1-500 score is low risk

501-1000 score is high risk

If the outcome of Post-Authentication is Block then the user would be blocked and he will not be able to access the resource that he tried accessing.
OAAM interacts with the user during the required flows and if the user is successful, one of the following scenarios occur:
- If using the Access Manager and OAAM integration in Advanced mode, OAAM sets the OAM cookie, user is logged in, and a single sign-on session is created.
- If using the Access Manager and OAAM integration in Advanced mode with TAP, Access Manager sets the OAM cookie, user is logged in, and a single sign-on session is created.

Single Login Page Challenge Flow

The challenge mechanism that is used and the order in which they are used depends on the deployment. For example, the OTP challenge can by configured to be first priority instead of KBA by changing trigger combination in the OAAM Challenge Policy.

If the user does not have a mechanism registered and the risk score is high enough for the user to be challenged, then the user might be blocked because it is not possible to take him through the challenge flow because of incomplete registration.
OAAM determine which authentication mechanism to use to challenge the user. The challenge is on an HTML page which does not require VADs. The user must enter the answer into the HTML input field. Figure 8-8 shows an example of a KBA challenge.

Figure 8-8 KBA Challenge

Description of "Figure 8-8 KBA Challenge"
If able to answer the challenge, OAAM takes the user through the Registration Flow if the user needs registration.
If the challenge is unsuccessful, the user may be challenged again or he can be locked out because there are no more challenge mechanisms to challenge him with.

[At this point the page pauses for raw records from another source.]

## src/rtl/display_cmd_pkg.sv

```systemverilog
package display_cmd_pkg;

  localparam logic [3:0] ADR_NOP      = 4'h0;
  localparam logic [3:0] ADR_DECODE   = 4'h9;
  localparam logic [3:0] ADR_BRIGHT   = 4'hA;
  localparam logic [3:0] ADR_SCAN     = 4'hB;
  localparam logic [3:0] ADR_POWER    = 4'hC;
  localparam logic [3:0] ADR_LAMPTEST = 4'hF;

  localparam int BRIGHT_W = 4;

  // strobes from control to datapath, one system clock wide
  typedef struct packed {
    logic shiftEdge;    // rising serial clock seen
    logic presentEdge;  // falling serial clock seen
    logic commitEdge;   // rising load seen
    logic bitIn;        // sampled serial data
  } serStrobe_t;

endpackage

```

## src/rtl/display_cmd_ctrl.sv

```systemverilog
module display_cmd_ctrl
  import display_cmd_pkg::*;
(
  input  logic       clk,
  input  logic       rstN,
  input  logic       serClk,
  input  logic       serLoad,
  input  logic       serIn,
  output serStrobe_t strobe
);

  logic clkQ, clkPrev, loadQ, loadPrev, inQ;

  always_ff @(posedge clk or negedge rstN) begin
    if (!rstN) begin
      clkQ     <= 1'b0;
      clkPrev  <= 1'b0;
      loadQ    <= 1'b0;
      loadPrev <= 1'b0;
      inQ      <= 1'b0;
    end else begin
      clkQ     <= serClk;
      clkPrev  <= clkQ;
      loadQ    <= serLoad;
      loadPrev <= loadQ;
      inQ      <= serIn;
    end
  end

  always_comb begin
    strobe.shiftEdge   = clkQ & ~clkPrev;
    strobe.presentEdge = ~clkQ & clkPrev;
    strobe.commitEdge  = loadQ & ~loadPrev;
    strobe.bitIn       = inQ;
  end

endmodule

```

## src/rtl/display_cmd_dp.sv

```systemverilog
module display_cmd_dp
  import display_cmd_pkg::*;
#(
  parameter int FRAME_W = 16,
  parameter int DIGITS  = 8,
  parameter int DATA_W  = 8,
  localparam int SCAN_W = $clog2(DIGITS)
) (
  input  logic                     clk,
  input  logic                     rstN,
  input  serStrobe_t               strobe,
  output logic                     serOut,
  output logic [DIGITS*DATA_W-1:0] digitBus,
  output logic [DATA_W-1:0]        decodeMode,
  output logic [BRIGHT_W-1:0]      intensity,
  output logic [SCAN_W-1:0]        scanLimit,
  output logic                     displayOn,
  output logic                     testOn
);

  localparam int ADDR_LO = DATA_W;

  logic [FRAME_W-1:0] frameReg;
  logic [3:0]         addrSel;
  logic [DATA_W-1:0]  dataByte;

  assign addrSel  = frameReg[ADDR_LO +: 4];
  assign dataByte = frameReg[DATA_W-1:0];

  // shift register and chain output
  always_ff @(posedge clk or negedge rstN) begin
    if (!rstN) begin
      frameReg <= '0;
      serOut   <= 1'b0;
    end else begin
      if (strobe.shiftEdge)
        frameReg <= {frameReg[FRAME_W-2:0], strobe.bitIn};
      if (strobe.presentEdge)
        serOut <= frameReg[FRAME_W-1];
    end
  end

  // digit registers
  for (genvar g = 0; g < DIGITS; g++) begin : gDigit
    logic [DATA_W-1:0] digitReg;
    always_ff @(posedge clk or negedge rstN) begin
      if (!rstN)
        digitReg <= '0;
      else if (strobe.commitEdge && addrSel == 4'(g + 1))
        digitReg <= dataByte;
    end
    assign digitBus[g*DATA_W +: DATA_W] = digitReg;
  end

  // control registers
  always_ff @(posedge clk or negedge rstN) begin
    if (!rstN) begin
      decodeMode <= '0;
      intensity  <= '0;
      scanLimit  <= '0;
      displayOn  <= 1'b0;
      testOn     <= 1'b0;
    end else if (strobe.commitEdge) begin
      case (addrSel)
        ADR_DECODE:   decodeMode <= dataByte;
        ADR_BRIGHT:   intensity  <= dataByte[BRIGHT_W-1:0];
        ADR_SCAN:     scanLimit  <= dataByte[SCAN_W-1:0];
        ADR_POWER:    displayOn  <= dataByte[0];
        ADR_LAMPTEST: testOn     <= dataByte[0];
        default:      ;
      endcase
    end
  end

endmodule

```

## src/rtl/display_cmd_rx.sv

```systemverilog
module display_cmd_rx
  import display_cmd_pkg::*;
#(
  parameter int FRAME_W = 16,
  parameter int DIGITS  = 8,
  parameter int DATA_W  = 8,
  localparam int SCAN_W = $clog2(DIGITS)
) (
  input  logic                     clk,
  input  logic                     rstN,
  input  logic                     serClk,
  input  logic                     serLoad,
  input  logic                     serIn,
  output logic                     serOut,
  output logic [DIGITS*DATA_W-1:0] digitBus,
  output logic [DATA_W-1:0]        decodeMode,
  output logic [BRIGHT_W-1:0]      intensity,
  output logic [SCAN_W-1:0]        scanLimit,
  output logic                     displayOn,
  output logic                     testOn
);

  serStrobe_t strobe;

  display_cmd_ctrl u_ctrl (
    .clk     (clk),
    .rstN    (rstN),
    .serClk  (serClk),
    .serLoad (serLoad),
    .serIn   (serIn),
    .strobe  (strobe)
  );

  display_cmd_dp #(
    .FRAME_W (FRAME_W),
    .DIGITS  (DIGITS),
    .DATA_W  (DATA_W)
  ) u_dp (
    .clk        (clk),
    .rstN       (rstN),
    .strobe     (strobe),
    .serOut     (serOut),
    .digitBus   (digitBus),
    .decodeMode (decodeMode),
    .intensity  (intensity),
    .scanLimit  (scanLimit),
    .displayOn  (displayOn),
    .testOn     (testOn)
  );

endmodule

```
**src/rtl/itlb_repl_ctrl.sv**
```systemverilog
module itlb_repl_ctrl #(
  parameter int REG_W   = 32,
  parameter int ORD_LSB = 26,
  parameter int BND_LSB = 18,
  parameter int CNT_LSB = 10,
  parameter int CNT_W   = 6
) (
  input  logic             clk,
  input  logic             rst_n,
  input  logic             sw_wr,
  input  logic [REG_W-1:0] sw_data,
  input  logic             itlb_use,
  input  logic [1:0]       itlb_idx,
  input  logic             utlb_acc,
  output logic [REG_W-1:0] mmucr,
  output logic [1:0]       victim_idx,
  output logic             lru_err
);
  localparam int ORD_W = 6;
  localparam int CNT_MAX = (1 << CNT_W) - 1;

  logic [REG_W-1:0] reg_q, reg_d;
  logic             err_q;
  logic [ORD_W-1:0] ord, ord_upd;
  logic [CNT_W-1:0] cnt, bnd, cnt_upd;
  logic [CNT_W:0]   cnt_inc;
  logic             m0, m1, m2, m3, bad;

  assign ord = reg_q[ORD_LSB +: ORD_W];
  assign cnt = reg_q[CNT_LSB +: CNT_W];
  assign bnd = reg_q[BND_LSB +: CNT_W];

  assign m0  = ord[5] & ord[4] & ord[3];
  assign m1  = ~ord[5] & ord[2] & ord[1];
  assign m2  = ~ord[4] & ~ord[2] & ord[0];
  assign m3  = ~ord[3] & ~ord[1] & ~ord[0];
  assign bad = ~(m0 | m1 | m2 | m3);

  assign lru_err = err_q | bad;
  assign victim_idx = lru_err ? 2'd0 : m0 ? 2'd0 : m1 ? 2'd1 : m2 ? 2'd2 : 2'd3;

  always_comb begin
    ord_upd = ord;
    case (itlb_idx)
      2'd0: ord_upd[5:3] = 3'b000;
      2'd1: begin ord_upd[5] = 1'b1; ord_upd[2:1] = 2'b00; end
      2'd2: begin ord_upd[4] = 1'b1; ord_upd[2] = 1'b1; ord_upd[0] = 1'b0; end
      default: begin ord_upd[3] = 1'b1; ord_upd[1:0] = 2'b11; end
    endcase
  end

  assign cnt_inc = {1'b0, cnt} + 1'b1;
  assign cnt_upd = (((bnd != '0) && (cnt_inc > {1'b0, bnd})) || (cnt_inc > CNT_MAX))
                   ? '0 : cnt_inc[CNT_W-1:0];

  always_comb begin
    reg_d = reg_q;
    if (itlb_use) reg_d[ORD_LSB +: ORD_W] = ord_upd;
    if (utlb_acc) reg_d[CNT_LSB +: CNT_W] = cnt_upd;
    if (sw_wr)    reg_d = sw_data;
  end

  always_ff @(posedge clk or negedge rst_n) begin
    if (!rst_n) begin
      reg_q <= '0;
      err_q <= 1'b0;
    end else begin
      reg_q <= reg_d;
      err_q <= sw_wr ? 1'b0 : (err_q | bad);
    end
  end

  assign mmucr = reg_q;


  cnt_bound_chk: assert property (@(posedge clk) disable iff (!rst_n)
    (utlb_acc && !sw_wr && bnd != '0) |=> (mmucr[CNT_LSB +: CNT_W] <= $past(bnd)));


  sw_prio_chk: assert property (@(posedge clk) disable iff (!rst_n)
    sw_wr |=> (mmucr == $past(sw_data)));


  idle_hold_chk: assert property (@(posedge clk) disable iff (!rst_n)
    (!sw_wr && !itlb_use && !utlb_acc) |=> $stable(mmucr));


  err_sticky_chk: assert property (@(posedge clk) disable iff (!rst_n)
    (lru_err && !sw_wr) |=> lru_err);


  used_not_victim_chk: assert property (@(posedge clk) disable iff (!rst_n)
    (itlb_use && !sw_wr) |=> (lru_err || victim_idx != $past(itlb_idx)));


  other_bits_chk: assert property (@(posedge clk) disable iff (!rst_n)
    !sw_wr |=> ($stable(mmucr[25:24]) && $stable(mmucr[23:16]) && $stable(mmucr[9:0])));
endmodule

```
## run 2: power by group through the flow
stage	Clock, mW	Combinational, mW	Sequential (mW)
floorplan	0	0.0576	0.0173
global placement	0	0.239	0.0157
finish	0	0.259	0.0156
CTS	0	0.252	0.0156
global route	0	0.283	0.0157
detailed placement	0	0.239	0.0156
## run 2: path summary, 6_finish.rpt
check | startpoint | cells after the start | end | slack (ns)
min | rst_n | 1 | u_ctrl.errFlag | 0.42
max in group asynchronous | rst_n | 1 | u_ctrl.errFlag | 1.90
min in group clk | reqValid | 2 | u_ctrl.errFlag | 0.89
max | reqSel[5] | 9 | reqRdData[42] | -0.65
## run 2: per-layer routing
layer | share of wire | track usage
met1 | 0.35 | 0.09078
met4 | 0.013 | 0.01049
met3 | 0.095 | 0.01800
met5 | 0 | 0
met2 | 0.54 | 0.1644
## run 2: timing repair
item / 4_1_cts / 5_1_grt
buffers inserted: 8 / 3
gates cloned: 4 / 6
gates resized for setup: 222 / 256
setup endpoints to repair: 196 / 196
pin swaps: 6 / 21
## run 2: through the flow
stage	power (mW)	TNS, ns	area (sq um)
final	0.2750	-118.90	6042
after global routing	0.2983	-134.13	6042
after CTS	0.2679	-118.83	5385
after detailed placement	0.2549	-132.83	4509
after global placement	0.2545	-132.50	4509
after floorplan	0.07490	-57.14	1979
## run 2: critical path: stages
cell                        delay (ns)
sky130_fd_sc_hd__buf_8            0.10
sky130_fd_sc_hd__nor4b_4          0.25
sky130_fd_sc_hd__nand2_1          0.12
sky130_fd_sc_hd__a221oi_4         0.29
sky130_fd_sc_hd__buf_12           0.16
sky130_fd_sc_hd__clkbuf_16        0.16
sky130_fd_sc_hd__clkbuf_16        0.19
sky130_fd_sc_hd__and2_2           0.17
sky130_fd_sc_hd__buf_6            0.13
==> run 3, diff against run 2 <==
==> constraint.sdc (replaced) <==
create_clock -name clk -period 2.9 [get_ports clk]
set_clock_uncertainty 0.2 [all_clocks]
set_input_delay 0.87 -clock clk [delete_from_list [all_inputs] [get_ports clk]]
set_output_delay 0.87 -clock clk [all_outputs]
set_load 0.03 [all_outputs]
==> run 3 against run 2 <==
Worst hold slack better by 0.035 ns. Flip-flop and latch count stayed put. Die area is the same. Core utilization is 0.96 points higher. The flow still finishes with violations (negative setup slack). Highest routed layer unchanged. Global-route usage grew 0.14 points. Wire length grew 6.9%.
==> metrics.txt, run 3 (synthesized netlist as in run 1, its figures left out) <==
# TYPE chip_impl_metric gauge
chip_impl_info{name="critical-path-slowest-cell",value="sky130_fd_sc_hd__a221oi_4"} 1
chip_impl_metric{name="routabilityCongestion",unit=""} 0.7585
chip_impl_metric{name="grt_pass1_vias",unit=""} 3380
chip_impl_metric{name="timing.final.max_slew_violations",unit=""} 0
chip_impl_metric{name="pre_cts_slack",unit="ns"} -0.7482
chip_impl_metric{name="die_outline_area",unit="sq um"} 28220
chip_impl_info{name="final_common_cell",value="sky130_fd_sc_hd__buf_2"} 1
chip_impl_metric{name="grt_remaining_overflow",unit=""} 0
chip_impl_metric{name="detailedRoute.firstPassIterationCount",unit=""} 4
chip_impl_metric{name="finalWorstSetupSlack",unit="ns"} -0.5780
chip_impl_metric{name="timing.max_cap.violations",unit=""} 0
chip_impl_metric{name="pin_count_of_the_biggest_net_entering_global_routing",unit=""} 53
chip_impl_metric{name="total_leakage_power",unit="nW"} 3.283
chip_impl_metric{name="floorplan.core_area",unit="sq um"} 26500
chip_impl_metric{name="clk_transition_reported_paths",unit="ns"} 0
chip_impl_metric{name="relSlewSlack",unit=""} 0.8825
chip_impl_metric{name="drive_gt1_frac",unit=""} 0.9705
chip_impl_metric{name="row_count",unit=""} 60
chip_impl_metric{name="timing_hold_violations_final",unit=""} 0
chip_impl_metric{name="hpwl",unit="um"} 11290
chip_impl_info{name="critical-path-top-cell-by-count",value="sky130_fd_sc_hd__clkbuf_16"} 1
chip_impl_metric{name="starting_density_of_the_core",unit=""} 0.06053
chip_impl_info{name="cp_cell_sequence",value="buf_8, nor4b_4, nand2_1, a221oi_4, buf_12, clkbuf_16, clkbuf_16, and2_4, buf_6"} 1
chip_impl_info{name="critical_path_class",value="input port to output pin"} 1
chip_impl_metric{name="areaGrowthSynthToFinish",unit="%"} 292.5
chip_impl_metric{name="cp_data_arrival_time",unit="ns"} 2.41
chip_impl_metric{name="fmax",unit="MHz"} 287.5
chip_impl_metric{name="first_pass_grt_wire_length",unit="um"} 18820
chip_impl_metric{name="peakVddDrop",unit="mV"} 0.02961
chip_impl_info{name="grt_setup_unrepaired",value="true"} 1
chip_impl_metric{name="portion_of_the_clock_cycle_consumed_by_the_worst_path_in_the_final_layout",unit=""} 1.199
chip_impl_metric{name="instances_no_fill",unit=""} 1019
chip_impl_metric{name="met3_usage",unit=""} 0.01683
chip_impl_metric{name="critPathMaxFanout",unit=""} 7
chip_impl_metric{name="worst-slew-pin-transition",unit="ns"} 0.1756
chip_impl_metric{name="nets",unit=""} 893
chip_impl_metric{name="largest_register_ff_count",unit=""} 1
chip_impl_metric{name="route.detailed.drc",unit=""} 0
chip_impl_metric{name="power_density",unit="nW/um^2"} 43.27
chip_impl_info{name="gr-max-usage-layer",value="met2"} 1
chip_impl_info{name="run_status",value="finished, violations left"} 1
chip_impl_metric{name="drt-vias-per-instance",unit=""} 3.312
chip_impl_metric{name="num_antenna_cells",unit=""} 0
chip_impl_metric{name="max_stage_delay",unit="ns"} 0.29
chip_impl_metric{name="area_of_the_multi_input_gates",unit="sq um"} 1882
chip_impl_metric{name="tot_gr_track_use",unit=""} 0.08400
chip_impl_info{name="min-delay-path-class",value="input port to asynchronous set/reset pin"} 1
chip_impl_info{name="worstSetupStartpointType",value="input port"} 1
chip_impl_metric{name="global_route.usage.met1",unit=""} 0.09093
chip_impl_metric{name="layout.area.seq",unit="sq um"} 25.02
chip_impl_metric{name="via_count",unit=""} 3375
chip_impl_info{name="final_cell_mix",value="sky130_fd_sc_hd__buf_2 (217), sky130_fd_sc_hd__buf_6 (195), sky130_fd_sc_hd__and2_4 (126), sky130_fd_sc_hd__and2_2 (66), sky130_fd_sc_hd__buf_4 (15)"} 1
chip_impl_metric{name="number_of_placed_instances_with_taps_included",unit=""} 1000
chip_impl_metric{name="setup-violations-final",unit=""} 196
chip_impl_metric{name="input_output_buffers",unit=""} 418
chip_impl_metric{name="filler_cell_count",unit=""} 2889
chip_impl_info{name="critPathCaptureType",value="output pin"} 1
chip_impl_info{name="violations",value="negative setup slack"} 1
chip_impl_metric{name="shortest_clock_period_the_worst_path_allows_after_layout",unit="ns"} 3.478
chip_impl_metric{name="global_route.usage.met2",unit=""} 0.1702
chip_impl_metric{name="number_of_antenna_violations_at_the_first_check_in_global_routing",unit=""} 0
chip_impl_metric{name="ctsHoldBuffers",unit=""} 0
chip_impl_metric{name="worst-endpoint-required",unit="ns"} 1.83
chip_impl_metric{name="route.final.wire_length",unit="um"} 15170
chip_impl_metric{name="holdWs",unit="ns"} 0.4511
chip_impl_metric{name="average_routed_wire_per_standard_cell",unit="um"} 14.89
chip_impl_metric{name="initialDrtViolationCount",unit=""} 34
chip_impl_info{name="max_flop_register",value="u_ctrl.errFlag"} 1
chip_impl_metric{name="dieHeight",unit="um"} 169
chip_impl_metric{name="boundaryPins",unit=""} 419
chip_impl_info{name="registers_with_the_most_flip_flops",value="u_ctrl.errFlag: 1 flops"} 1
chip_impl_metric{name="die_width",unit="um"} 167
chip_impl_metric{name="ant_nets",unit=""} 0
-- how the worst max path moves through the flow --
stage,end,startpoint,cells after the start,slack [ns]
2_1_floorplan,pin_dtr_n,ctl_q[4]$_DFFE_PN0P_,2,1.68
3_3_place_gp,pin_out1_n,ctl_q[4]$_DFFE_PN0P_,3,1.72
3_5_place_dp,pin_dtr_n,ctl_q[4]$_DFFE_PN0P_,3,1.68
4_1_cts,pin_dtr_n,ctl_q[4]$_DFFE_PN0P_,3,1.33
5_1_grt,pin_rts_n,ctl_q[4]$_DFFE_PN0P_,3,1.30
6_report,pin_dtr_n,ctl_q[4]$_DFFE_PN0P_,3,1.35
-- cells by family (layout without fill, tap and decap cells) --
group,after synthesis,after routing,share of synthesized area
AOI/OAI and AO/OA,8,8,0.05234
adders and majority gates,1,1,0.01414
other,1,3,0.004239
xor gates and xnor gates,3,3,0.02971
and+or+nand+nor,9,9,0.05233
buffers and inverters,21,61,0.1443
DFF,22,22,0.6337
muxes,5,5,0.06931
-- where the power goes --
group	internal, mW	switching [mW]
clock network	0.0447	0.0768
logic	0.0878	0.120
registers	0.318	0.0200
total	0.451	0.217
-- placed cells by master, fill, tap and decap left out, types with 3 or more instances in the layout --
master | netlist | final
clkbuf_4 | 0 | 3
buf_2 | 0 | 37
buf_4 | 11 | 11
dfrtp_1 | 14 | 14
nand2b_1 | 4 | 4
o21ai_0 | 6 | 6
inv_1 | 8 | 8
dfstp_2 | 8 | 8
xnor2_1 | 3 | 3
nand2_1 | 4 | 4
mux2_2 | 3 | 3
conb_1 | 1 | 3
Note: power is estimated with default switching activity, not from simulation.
File: src/rtl/apbtri_pkg.sv
`timescale 1ns/1ps
package apbtri_pkg;
   typedef enum logic [1:0] {
      CLS_NONE = 2'b00,
      CLS_HANG = 2'b01,
      CLS_GARB = 2'b10,
      CLS_ERR  = 2'b11
   } tri_class_e;
endpackage

File: src/rtl/apbtri_phase.sv
`timescale 1ns/1ps
// Tracks setup/access phases of the shared bus and flags malformed shapes.
module apbtri_phase #(
   parameter int NSLV = 4
) (
   input  logic            clk,
   input  logic            rst_n,
   input  logic [NSLV-1:0] sel,
   input  logic            enable,
   input  logic            ready,
   output logic            acc_now,
   output logic            acc_first,
   output logic            shape_viol
);
   logic            acc_cont_q;
   logic            setup_q;
   logic [NSLV-1:0] sel_q;
   logic            sel_any;
   logic            multi;
   logic            bad;

   assign sel_any   = |sel;
   assign multi     = |(sel & (sel - 1'b1));
   assign acc_now   = sel_any && enable;
   assign acc_first = acc_now && !acc_cont_q;

   always_comb begin
      bad = 1'b0;
      if (enable && !sel_any)                          bad = 1'b1;
      if (multi)                                       bad = 1'b1;
      if (acc_first && !setup_q)                       bad = 1'b1;
      if (setup_q && !(acc_now && sel == sel_q))       bad = 1'b1;
      if (acc_cont_q && !(acc_now && sel == sel_q))    bad = 1'b1;
   end

   always_ff @(posedge clk) begin
      if (!rst_n) begin
         acc_cont_q <= 1'b0;
         setup_q    <= 1'b0;
         sel_q      <= '0;
         shape_viol <= 1'b0;
      end else begin
         acc_cont_q <= acc_now && !ready;
         setup_q    <= sel_any && !enable;
         sel_q      <= sel;
         shape_viol <= shape_viol | bad;
      end
   end

   assert_enable_needs_select_R6: assert property (@(posedge clk) disable iff (!rst_n)
      (enable && !(|sel)) |=> shape_viol);
   assert_shape_sticky_R6: assert property (@(posedge clk) disable iff (!rst_n)
      shape_viol |=> shape_viol);
endmodule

Single-Page Registration Flow (Access Manager and OAAM Integration)

Registration is required depending on security requirements, which specify whether the registration is mandatory or optional.

OAAM runs the Registration checkpoint to determine if the user needs to register his security profile. Based on the types of registration, it takes the user through the registration pages.
If the user is accessing the application for the first time, a Registration page is displayed after he enters valid credentials. Figure 8-9 shows the Registration page where the user can choose to register his security profile now or to register the security profile at a later time.

Figure 8-9 Registration Page

Description of "Figure 8-9 Registration Page"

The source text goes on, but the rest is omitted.